On August 19, 2013, Zachary A. Goldfarb writes in The Washington Post:

President Obama has only occasionally used his bully pulpit to confront racial inequality in America, even if race inherently has been a backdrop of his tenure as the first black president.

He has, however, made fighting economic inequality a central goal of his presidency, delivering forceful speeches and advocating policies aimed at shrinking the income gap and increasing social mobility.

When he speaks later this month on the 50th anniversary of the March on Washington for Jobs and Freedom, Obama will be at the confluence of efforts to reduce racial and economic divisions.

“He wants to create opportunity and to make sure the level playing field is ready for everybody,” said Valerie Jarrett, one of Obama’s senior advisers and close friends. “If you look at poverty or unemployment, they disproportionately affect people of color. People who don’t have health insurance are disproportionately of color. There is inevitably an overlap in addressing racial equality at the same time you’re trying to create economic empowerment.”

Many of the most overt forms of racial discrimination and bias have faded, but yawning economic gaps have persisted since 1963, and there has been essentially no narrowing of the unemployment gap between blacks and whites. The financial crisis and recession scarred minorities more than any one else.

Fifty years ago, the unemployment rate was 5 percent for whites and 10.9 percent for blacks, according to the Economic Policy Institute. Today, it is 6.6 percent for whites and 12.6 percent for blacks. Over the past 30 years, the average white family has gone from having five times as much wealth as the average black family to 61 / times, according to the Urban Institute.

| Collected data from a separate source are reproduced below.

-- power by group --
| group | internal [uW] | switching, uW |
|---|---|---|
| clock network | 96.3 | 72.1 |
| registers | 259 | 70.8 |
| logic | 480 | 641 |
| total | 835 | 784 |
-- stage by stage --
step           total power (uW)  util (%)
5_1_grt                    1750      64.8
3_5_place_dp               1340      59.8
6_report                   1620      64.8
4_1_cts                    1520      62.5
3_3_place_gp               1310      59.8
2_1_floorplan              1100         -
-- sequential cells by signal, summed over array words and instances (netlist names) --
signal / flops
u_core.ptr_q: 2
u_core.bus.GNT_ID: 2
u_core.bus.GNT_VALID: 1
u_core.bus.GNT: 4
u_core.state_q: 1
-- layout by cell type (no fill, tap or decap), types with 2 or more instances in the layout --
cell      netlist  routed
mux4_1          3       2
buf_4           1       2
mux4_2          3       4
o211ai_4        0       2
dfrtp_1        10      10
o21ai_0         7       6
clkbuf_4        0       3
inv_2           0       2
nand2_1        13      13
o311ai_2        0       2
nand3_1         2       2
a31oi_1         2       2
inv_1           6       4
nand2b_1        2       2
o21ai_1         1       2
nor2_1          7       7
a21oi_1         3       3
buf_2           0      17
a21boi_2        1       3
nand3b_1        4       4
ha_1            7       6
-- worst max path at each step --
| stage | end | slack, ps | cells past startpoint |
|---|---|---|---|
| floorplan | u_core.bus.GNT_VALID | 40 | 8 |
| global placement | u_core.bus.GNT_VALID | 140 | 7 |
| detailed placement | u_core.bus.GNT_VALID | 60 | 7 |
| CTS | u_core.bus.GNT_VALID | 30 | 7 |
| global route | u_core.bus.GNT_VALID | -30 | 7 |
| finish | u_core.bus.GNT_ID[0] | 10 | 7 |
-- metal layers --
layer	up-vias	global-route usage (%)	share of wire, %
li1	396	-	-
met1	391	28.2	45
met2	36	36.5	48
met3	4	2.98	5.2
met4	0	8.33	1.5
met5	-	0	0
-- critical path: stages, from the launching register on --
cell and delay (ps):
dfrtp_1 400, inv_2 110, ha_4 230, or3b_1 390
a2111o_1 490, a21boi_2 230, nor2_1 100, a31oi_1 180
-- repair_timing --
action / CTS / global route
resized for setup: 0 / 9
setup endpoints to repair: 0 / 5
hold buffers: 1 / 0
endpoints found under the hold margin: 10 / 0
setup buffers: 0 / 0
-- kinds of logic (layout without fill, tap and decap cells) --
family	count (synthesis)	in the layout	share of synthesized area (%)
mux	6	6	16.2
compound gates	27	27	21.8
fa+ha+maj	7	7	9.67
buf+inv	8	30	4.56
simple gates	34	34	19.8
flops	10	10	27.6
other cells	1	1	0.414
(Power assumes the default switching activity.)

“If you look at 50 years after the 1960s civil rights movement, the most stubborn and persistent challenge when it comes to the nation’s racial challenge remains in the areas of economics and wealth,” said Marc Morial, president of the National Urban League.

President Obama has failed the American people, especially the poor and  propertyless who are increasingly dependent on ever-lower-paying jobs, taxpayer-supported welfare financed through tax extraction and national debt, and charity.

President Obama has yet to declare CONCENTRATED OWNERSHIP of the non-human productive capital assets of American enterprise as the main culprit to the inability of the 99 percent to expand and strengthen their source of income and increasingly become “customers with money” to purchase the products and services the economy is capable of producing. Never has Obama, during his political career, used the term “ownership” of the means of production to educate the electorate of the necessity to OWN productive capital assets. And without a clear understanding of the problem and a goal projection, there can be no successful PLAN to correct the income and wealth inequality that has resulted ever since American entered the age of the Industrial Revolution, when the nation began its shift from labor intensive production to non-human physical productive capital means of production. Such assets, due to the unjust structure of the financial system, allows the ownership class to continually monopolize ALL future productive capital investment––ownership.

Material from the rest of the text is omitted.